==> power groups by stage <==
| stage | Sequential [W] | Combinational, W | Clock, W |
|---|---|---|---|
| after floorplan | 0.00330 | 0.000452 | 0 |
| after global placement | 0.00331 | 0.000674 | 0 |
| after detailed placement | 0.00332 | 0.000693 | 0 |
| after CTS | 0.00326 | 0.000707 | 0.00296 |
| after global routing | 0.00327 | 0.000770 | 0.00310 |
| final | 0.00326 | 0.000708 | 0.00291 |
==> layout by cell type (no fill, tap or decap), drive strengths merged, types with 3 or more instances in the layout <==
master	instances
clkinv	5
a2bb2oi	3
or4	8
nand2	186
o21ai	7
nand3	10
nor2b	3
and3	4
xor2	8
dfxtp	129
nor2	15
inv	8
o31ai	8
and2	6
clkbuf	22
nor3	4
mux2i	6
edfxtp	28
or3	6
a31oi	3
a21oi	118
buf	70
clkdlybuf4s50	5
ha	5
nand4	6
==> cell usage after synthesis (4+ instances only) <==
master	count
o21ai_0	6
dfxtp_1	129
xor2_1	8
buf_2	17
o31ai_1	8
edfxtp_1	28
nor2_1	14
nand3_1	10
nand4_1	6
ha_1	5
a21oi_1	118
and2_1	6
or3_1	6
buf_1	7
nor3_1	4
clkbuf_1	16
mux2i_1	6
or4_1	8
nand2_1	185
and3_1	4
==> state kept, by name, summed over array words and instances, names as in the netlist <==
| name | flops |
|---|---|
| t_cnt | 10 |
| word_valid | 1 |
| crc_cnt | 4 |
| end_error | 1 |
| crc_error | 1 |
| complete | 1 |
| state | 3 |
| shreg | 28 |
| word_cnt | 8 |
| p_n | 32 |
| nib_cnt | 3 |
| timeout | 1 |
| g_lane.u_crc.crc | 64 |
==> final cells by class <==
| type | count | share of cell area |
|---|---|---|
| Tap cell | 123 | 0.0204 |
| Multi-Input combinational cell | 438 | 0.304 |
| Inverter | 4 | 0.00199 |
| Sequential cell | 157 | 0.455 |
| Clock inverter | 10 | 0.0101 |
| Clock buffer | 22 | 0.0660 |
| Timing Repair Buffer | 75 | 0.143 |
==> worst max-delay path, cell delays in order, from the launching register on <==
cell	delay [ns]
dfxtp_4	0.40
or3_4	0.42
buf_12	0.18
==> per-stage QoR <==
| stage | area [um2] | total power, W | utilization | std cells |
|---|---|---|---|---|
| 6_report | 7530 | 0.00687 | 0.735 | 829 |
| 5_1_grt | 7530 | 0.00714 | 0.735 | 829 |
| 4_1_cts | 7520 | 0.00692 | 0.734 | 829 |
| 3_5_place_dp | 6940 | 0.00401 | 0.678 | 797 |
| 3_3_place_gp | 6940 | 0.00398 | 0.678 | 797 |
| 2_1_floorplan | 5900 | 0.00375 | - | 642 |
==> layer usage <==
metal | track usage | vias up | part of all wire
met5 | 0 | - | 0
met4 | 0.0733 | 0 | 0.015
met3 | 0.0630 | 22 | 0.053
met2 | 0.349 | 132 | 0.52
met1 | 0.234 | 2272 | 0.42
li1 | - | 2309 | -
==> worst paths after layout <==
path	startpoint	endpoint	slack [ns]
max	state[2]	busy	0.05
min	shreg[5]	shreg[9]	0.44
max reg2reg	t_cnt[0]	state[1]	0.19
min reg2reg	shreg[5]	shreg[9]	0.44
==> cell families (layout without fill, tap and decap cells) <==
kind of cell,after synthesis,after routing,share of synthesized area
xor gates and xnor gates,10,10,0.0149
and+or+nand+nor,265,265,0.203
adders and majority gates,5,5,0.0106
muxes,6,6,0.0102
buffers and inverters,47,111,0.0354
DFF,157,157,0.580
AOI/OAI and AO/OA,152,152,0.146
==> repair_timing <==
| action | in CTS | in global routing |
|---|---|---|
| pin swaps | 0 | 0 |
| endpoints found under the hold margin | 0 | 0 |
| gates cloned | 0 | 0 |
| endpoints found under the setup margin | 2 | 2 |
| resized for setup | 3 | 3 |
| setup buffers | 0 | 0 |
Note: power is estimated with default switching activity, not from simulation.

--

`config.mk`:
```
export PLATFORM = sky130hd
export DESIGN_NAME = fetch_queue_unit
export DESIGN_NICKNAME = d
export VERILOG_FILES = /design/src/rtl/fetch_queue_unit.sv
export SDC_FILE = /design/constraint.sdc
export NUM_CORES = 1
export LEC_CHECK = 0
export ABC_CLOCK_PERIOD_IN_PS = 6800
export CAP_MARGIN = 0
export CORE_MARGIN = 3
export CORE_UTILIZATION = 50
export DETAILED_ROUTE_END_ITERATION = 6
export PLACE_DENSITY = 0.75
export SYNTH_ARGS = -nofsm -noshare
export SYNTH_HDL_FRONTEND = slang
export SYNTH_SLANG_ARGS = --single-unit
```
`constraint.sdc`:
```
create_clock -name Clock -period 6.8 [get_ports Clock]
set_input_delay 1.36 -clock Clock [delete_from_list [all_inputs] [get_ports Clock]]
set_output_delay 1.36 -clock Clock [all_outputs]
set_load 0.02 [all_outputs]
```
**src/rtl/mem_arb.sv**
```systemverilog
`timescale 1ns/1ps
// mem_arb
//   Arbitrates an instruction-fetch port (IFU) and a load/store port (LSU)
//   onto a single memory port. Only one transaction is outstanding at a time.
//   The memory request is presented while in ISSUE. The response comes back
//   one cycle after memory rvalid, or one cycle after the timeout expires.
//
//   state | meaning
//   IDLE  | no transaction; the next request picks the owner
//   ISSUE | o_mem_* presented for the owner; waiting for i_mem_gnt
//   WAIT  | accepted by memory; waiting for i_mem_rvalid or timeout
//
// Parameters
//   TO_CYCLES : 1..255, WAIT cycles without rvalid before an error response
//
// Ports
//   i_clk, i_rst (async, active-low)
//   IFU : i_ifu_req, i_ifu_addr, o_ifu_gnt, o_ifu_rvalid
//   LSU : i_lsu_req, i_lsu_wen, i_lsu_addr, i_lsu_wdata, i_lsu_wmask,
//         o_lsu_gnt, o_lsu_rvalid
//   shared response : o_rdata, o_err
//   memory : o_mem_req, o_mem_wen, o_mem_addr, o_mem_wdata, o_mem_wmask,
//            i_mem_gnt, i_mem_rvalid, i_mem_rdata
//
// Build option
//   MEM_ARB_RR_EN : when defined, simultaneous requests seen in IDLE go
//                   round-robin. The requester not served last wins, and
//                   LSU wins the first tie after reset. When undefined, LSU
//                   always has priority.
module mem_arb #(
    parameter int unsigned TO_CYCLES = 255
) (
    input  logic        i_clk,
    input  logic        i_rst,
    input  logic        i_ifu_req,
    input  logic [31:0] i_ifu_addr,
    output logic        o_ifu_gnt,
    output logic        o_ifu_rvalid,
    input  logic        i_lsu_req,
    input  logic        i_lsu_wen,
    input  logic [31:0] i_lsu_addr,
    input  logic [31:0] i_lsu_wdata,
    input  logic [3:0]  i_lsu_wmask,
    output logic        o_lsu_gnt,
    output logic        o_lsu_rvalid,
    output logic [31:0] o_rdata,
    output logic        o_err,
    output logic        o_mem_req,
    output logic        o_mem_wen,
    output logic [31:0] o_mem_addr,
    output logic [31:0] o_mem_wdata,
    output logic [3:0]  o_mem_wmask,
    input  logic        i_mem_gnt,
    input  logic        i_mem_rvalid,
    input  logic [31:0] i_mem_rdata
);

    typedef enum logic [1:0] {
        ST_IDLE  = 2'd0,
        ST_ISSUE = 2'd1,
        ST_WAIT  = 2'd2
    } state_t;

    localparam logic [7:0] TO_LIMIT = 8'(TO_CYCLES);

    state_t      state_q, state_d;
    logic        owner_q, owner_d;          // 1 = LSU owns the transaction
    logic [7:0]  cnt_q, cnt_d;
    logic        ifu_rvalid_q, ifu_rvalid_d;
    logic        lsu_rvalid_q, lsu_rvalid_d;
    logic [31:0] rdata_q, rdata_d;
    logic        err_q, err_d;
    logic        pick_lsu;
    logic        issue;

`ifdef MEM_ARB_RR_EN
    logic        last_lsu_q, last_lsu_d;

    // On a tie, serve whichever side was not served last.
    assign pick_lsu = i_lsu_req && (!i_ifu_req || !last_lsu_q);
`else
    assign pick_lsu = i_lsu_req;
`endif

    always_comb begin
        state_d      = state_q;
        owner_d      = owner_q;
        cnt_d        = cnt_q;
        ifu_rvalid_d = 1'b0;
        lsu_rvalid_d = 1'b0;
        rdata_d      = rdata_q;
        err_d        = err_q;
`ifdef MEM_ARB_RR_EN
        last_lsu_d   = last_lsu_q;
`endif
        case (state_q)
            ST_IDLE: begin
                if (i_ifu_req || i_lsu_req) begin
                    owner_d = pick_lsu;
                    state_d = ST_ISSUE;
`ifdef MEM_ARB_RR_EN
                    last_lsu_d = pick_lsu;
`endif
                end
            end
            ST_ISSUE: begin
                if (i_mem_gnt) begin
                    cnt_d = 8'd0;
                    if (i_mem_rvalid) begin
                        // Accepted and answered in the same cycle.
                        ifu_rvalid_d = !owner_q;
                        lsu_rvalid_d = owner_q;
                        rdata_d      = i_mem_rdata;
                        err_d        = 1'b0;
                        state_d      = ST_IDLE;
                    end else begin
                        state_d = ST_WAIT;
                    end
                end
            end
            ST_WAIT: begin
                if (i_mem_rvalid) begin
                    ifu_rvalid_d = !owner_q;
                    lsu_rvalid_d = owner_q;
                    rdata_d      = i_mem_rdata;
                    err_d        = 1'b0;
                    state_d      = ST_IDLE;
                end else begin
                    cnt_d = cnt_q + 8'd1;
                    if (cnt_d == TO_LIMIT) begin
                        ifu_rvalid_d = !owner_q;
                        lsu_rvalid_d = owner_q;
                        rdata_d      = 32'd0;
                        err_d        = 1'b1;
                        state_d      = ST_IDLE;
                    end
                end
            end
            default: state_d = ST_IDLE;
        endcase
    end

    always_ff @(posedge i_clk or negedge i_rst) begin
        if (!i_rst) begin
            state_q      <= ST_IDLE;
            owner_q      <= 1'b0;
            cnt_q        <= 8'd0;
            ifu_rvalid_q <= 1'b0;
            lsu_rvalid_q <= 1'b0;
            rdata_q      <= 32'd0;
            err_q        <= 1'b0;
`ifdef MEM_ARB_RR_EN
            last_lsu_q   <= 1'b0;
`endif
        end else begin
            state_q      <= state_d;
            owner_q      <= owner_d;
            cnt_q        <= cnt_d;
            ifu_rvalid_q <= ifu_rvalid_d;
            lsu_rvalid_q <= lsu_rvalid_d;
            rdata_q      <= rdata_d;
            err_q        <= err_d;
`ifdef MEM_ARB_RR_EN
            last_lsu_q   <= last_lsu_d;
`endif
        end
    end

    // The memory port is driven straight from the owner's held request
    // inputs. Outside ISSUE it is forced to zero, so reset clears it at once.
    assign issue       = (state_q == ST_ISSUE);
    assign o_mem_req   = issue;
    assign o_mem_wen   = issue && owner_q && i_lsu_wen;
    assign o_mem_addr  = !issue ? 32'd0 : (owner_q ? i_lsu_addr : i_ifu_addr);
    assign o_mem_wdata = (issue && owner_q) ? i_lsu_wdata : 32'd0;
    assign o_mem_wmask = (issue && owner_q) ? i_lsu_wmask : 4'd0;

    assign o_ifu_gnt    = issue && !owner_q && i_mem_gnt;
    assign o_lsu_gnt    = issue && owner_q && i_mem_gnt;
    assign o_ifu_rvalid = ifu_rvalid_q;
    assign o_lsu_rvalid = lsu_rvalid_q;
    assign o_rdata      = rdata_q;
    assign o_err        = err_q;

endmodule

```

...

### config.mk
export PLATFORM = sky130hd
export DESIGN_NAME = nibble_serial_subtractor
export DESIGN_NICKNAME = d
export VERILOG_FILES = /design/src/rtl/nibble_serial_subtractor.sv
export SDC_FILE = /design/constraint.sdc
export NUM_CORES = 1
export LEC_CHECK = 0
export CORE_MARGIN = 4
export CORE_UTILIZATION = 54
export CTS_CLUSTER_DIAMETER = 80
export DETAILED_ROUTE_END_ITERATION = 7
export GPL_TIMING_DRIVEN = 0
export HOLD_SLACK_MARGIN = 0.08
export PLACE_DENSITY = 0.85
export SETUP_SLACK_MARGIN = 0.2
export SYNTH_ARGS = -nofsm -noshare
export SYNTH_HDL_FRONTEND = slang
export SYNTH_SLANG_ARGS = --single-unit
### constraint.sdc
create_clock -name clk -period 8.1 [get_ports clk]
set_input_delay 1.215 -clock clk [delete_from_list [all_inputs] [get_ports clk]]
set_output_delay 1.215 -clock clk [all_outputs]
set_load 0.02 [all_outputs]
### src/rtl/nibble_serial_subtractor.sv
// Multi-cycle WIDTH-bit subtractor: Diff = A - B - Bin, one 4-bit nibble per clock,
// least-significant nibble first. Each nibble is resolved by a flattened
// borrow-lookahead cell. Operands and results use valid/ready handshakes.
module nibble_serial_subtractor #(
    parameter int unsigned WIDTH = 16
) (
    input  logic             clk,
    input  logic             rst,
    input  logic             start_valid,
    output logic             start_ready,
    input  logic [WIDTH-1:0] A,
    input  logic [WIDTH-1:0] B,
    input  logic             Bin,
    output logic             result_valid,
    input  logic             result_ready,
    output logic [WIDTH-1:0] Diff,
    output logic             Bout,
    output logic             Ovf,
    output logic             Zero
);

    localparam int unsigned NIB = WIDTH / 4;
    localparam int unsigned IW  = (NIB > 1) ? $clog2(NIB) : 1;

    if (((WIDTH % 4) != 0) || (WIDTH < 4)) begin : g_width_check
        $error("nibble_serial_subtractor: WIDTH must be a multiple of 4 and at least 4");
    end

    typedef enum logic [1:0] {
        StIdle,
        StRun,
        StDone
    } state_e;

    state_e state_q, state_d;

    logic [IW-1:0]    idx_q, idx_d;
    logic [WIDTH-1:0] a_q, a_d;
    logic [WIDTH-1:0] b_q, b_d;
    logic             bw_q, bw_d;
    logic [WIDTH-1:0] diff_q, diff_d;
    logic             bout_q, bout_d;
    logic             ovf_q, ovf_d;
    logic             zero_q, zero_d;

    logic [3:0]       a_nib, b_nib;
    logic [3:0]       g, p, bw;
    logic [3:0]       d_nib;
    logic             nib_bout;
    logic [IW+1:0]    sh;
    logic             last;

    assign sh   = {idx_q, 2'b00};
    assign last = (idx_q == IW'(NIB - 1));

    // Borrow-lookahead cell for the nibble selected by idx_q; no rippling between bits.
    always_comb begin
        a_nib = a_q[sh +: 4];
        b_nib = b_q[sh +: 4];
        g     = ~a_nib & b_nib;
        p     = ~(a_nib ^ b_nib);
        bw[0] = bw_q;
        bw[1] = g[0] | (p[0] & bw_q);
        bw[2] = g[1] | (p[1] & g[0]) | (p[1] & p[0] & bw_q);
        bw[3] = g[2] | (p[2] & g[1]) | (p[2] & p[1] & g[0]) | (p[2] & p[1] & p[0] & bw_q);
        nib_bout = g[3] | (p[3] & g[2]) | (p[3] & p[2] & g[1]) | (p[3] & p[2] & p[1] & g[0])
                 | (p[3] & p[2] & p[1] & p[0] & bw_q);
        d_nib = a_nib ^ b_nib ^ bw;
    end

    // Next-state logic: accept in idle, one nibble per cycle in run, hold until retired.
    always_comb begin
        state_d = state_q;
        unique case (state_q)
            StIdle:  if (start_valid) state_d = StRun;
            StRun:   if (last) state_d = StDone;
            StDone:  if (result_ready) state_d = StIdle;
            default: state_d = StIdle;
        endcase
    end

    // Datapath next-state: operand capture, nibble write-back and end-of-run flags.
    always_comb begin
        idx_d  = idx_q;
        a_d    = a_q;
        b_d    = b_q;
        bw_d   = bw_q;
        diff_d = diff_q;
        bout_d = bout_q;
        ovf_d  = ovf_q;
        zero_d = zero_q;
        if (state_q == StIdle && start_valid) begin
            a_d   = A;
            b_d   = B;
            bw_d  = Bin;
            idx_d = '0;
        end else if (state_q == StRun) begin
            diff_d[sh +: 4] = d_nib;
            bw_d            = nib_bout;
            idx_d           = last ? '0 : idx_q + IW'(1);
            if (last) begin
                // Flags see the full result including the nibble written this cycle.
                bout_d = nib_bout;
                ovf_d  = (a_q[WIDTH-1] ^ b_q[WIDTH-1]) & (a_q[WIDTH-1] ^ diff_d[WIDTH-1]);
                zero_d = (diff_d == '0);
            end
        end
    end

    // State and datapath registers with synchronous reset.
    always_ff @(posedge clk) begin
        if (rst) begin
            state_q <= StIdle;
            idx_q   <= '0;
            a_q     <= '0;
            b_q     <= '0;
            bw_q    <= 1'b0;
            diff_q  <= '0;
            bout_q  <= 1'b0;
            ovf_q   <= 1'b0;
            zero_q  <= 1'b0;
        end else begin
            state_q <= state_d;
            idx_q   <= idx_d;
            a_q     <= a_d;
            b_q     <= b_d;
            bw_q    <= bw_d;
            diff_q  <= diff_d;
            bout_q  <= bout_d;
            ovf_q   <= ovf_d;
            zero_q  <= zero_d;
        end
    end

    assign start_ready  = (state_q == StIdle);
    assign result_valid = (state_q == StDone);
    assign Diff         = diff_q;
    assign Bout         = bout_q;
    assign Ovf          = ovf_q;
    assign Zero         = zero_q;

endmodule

__Task prompt__
For the string "area", report how many lines of the records contain it, giving the number only.

__Solution for this exercise__
3